From an optimization exercise on the open Yosys and OpenROAD flow, aimed at small area; shortcuts taken in it are not production practice. In this exercise RTL edits were held to simulation tests only and were not proved equivalent to the original.

==> inputs of v20 <==
Design wiegand_26_parity_unit, start of the top module:
module wiegand_26_parity_unit (
    input  wire         clk,
    input  wire         rst,
    input  wire         req_valid,
    output wire         req_ready,
    input  wire [28:0]  req_iw,
    input  wire [4:0]   req_txt_len,
    input  wire [247:0] req_txt,
    output wire         resp_valid,
    input  wire         resp_ready,
    output wire [2:0]   resp_status,
    output wire [25:0]  resp_res,
    output wire [1:0]   resp_warn,
    output wire [207:0] resp_bin_txt,
    output wire [47:0]  resp_hex_txt
);
    localparam OP_FROM_BIN24 = 3'd0;
    localparam OP_FROM_BIN26 = 3'd1;
    localparam OP_FROM_HEX   = 3'd2;
    localparam OP_FROM_DEC   = 3'd3;
    localparam OP_RENDER     = 3'd4;
    localparam OP_COMPUTE    = 3'd5;
    localparam OP_VALIDATE   = 3'd6;
    reg         busy;        
    reg         done;        
    reg  [2:0]  op;
    reg  [4:0]  cnt;         
    reg  [123:0] t;          
    reg  [7:0]  tl;          
    reg  [25:0] r;
    reg         ill;         
    reg         inv;         
    reg         foor;        
    reg         covf;        
    reg         cs;          
    reg         dg;          
    wire idle = !busy && !done;
    wire [2:0]  a_op  = req_iw[28:26];
    wire [25:0] a_arg = req_iw[25:0];
    wire a_text = !a_op[2];
    wire a_ill = (a_op == 3'd7) ||
                 (a_text && (a_arg != 26'd0)) ||
                 ((a_op == OP_COMPUTE)  && (a_arg[25:24] != 2'd0)) ||
                 ((a_op == OP_VALIDATE) && (a_arg[25:4]  != 22'd0));
    wire a_pfx = (req_txt[7:0] == 8'h30) && (req_txt[15:14] == 2'b01) &&
                 req_txt[12] && (req_txt[11:8] == 4'h8);    
    reg a_inv;
    always @(*) begin
        case (a_op)
            OP_FROM_BIN24: a_inv = (req_txt_len != 5'd24);
            OP_FROM_BIN26: a_inv = (req_txt_len != 5'd26);
            OP_FROM_HEX:   a_inv = !((req_txt_len == 5'd6) || (req_txt_len == 5'd8 && a_pfx));
            default:       a_inv = 1'b0;
        endcase
    end
    reg [123:0] a_codes;
    reg [7:0]   a_tl;
    reg [7:0]   c;
    reg         keep;
    integer k;
    always @(*) begin
        for (k = 0; k < 31; k = k + 1) begin
            c = req_txt[8*k +: 8];
            keep = (c[7:5] == 3'b001) && (c[4] ^ (c[3:0] == 4'b1100));
            if (k < 8) begin
                a_tl[k] = !c[7] && c[6] && !c[4];
                keep = keep || a_tl[k];
  ...
==> flow/config.mk <==
export PLATFORM = sky130hd
export DESIGN_NAME = wiegand_26_parity_unit
export DESIGN_NICKNAME = wiegand_26_parity_unit
export VERILOG_FILES = /design/flow/design.v
export SDC_FILE = /design/flow/constraint.sdc
export NUM_CORES = 4
export LEC_CHECK = 0
export CAP_MARGIN = 20
export CORE_MARGIN = 2
export CORE_UTILIZATION = 55
export SLEW_MARGIN = 20
==> flow/constraint.sdc <==
create_clock -name core_clock -period 6.0 [get_ports {clk}]
set_input_delay 1.2000 -clock core_clock [delete_from_list [all_inputs] [get_ports {clk}]]
set_output_delay 1.2000 -clock core_clock [all_outputs]
set_load 0.01 [all_outputs]
standard.sh (not shown) runs the stock make flow with config.mk's settings and CLKGATE_MAP_FILE= SYNTH_SCRIPT=/design/flow/synth_recipe.tcl, a recipe that flattens the netlist after the stock synthesis.
==> flow/flow/run.sh <==
#!/bin/bash
# Standard layout, with: the port buffers made from the smallest buffer cell;
# one tie cell shared by all constant outputs; a clock tree of clkbuf_8
# without dummy loads.
set -euo pipefail
export BUFFER_PORTS_ARGS="-buffer_cell sky130_fd_sc_hd__buf_1"
export SKIP_REPAIR_TIE_FANOUT=1
export CTS_ARGS="-sink_clustering_enable -repair_clock_nets -dont_use_dummy_load -buf_list sky130_fd_sc_hd__clkbuf_8 -sink_clustering_size 12"
bash standard.sh > standard_flow.log 2>&1
==> inputs of v30, as changes to v20 <==
--- a/flow/design.v
+++ b/flow/design.v
@@ -112,47 +112,39 @@
     wire       hl = tl[0];
     wire h_dig = !hl && (!h[3] || (h[2:1] == 2'b00));
     wire h_com = !hl && (h == 4'd12);
     wire h_hex_ok = hl ? ((h[3] == 1'b0) && (h[2:0] != 3'd0) && (h[2:0] != 3'd7))
                        : (!h[3] || (h[2:1] == 2'b00));
     wire [3:0] h_hexval = hl ? {1'b1, h[2] ^ (h[1] & h[0]), h[1] ^ h[0], !h[0]} : h;
     wire h_pfx = cnt[3] || (cnt[2:0] == 3'b111);
     wire [15:0] x = r[16:1];
-    wire [15:0] ds;
-    wire [9:2]  dc;
+    wire [19:0] ds;
+    wire [20:0] dc;
     assign ds[0] = h[0];
     assign ds[1] = x[0] ^ h[1];
     assign dc[2] = x[0] & h[1];
     assign ds[2] = x[1] ^ h[2] ^ dc[2];
     assign dc[3] = (x[1] & h[2]) | (dc[2] & (x[1] ^ h[2]));
     wire dk3 = h[3] | dc[3];                  
     assign ds[3] = x[0] ^ x[2] ^ dk3;
     assign dc[4] = (x[0] & x[2]) | (dk3 & (x[0] ^ x[2]));
     genvar gi;
     generate
-        for (gi = 4; gi < 9; gi = gi + 1) begin : g_lo
-            assign ds[gi]   = x[gi-3] ^ x[gi-1] ^ dc[gi];
-            assign dc[gi+1] = (x[gi-3] & x[gi-1]) | (dc[gi] & (x[gi-3] ^ x[gi-1]));
+        for (gi = 4; gi < 20; gi = gi + 1) begin : g_dec
+            wire ai, bi;
+            if (gi - 3 < 16) begin : g_a1 assign ai = x[gi-3]; end
+            else             begin : g_a0 assign ai = 1'b0;    end
+            if (gi - 1 < 16) begin : g_b1 assign bi = x[gi-1]; end
+            else             begin : g_b0 assign bi = 1'b0;    end
+            assign ds[gi]   = ai ^ bi ^ dc[gi];
+            assign dc[gi+1] = (ai & bi) | (dc[gi] & (ai ^ bi));
         end
     endgenerate
-    wire [15:9] ds0, ds1;
-    wire [16:9] dc0, dc1;
-    assign dc0[9] = 1'b0;
-    assign dc1[9] = 1'b1;
-    generate
-        for (gi = 9; gi < 16; gi = gi + 1) begin : g_hi
-            assign ds0[gi]   = x[gi-3] ^ x[gi-1] ^ dc0[gi];
-            assign dc0[gi+1] = (x[gi-3] & x[gi-1]) | (dc0[gi] & (x[gi-3] ^ x[gi-1]));
-            assign ds1[gi]   = x[gi-3] ^ x[gi-1] ^ dc1[gi];
-            assign dc1[gi+1] = (x[gi-3] & x[gi-1]) | (dc1[gi] & (x[gi-3] ^ x[gi-1]));
-        end
-    endgenerate
-    assign ds[15:9] = dc[9] ? ds1 : ds0;
-    wire dec_ovf = (x > 16'd6553) || (x == 16'd6553 && h >= 4'd6);
+    wire dec_ovf = ds[19] | ds[18] | ds[17] | ds[16];
     wire [4:0] cnt_dec = {cnt[4] ^ (cnt[3:0] == 4'd0), cnt[3] ^ (cnt[2:0] == 3'd0),
                           cnt[2] ^ (cnt[1:0] == 2'd0), cnt[1] ^ !cnt[0], !cnt[0]};
     wire m_bin = (op == OP_FROM_BIN24) || (op == OP_FROM_BIN26);
     wire m_shl = m_bin || (op == OP_COMPUTE);
     wire m_hex = (op == OP_FROM_HEX);
     wire m_dec = (op == OP_FROM_DEC);
     wire step  = busy && (cnt != 5'd0);
     always @(posedge clk) begin
==> flow/flow/run.sh (replaced) <==
#!/bin/bash
# Standard layout, with the port buffers made from the smallest buffer cell
# and one tie cell shared by all constant outputs.
set -euo pipefail
export BUFFER_PORTS_ARGS="-buffer_cell sky130_fd_sc_hd__buf_1"
export SKIP_REPAIR_TIE_FANOUT=1
bash standard.sh > standard_flow.log 2>&1
CORE_UTILIZATION = 30   (was 55)
==> results by group <==
Status
  • Failed at: 3_2_place_iop
  • Error: [ERROR PPL-0024] Number of IO pins (575) exceeds maximum number of available positions (528). Increase the die perimeter from 593.60um to 782.00um.
  • Status: aborted with a tool error

Synthesis
  • XOR/XNOR Fraction of Synth Area: 4.28%
  • Mapped Area: 11500 µm²
  • Simple-gate share of the synthesized area: 22.5%
  • Synthesized area per cell: 8.11 µm²
  • Top cells by count, synth: nand2_1 (246), buf_4 (194), dfxtp_1 (138)

Floorplanning
  • Row count: 52
  • Die height: 148 µm
  • Chip Width: 148 µm
Source of the figures above: v20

┄┄┄┄┄┄

What the exercise asks
Each line above that contains "constraint" must be copied out.

Answer to this exercise
export SDC_FILE = /design/flow/constraint.sdc
==> flow/constraint.sdc <==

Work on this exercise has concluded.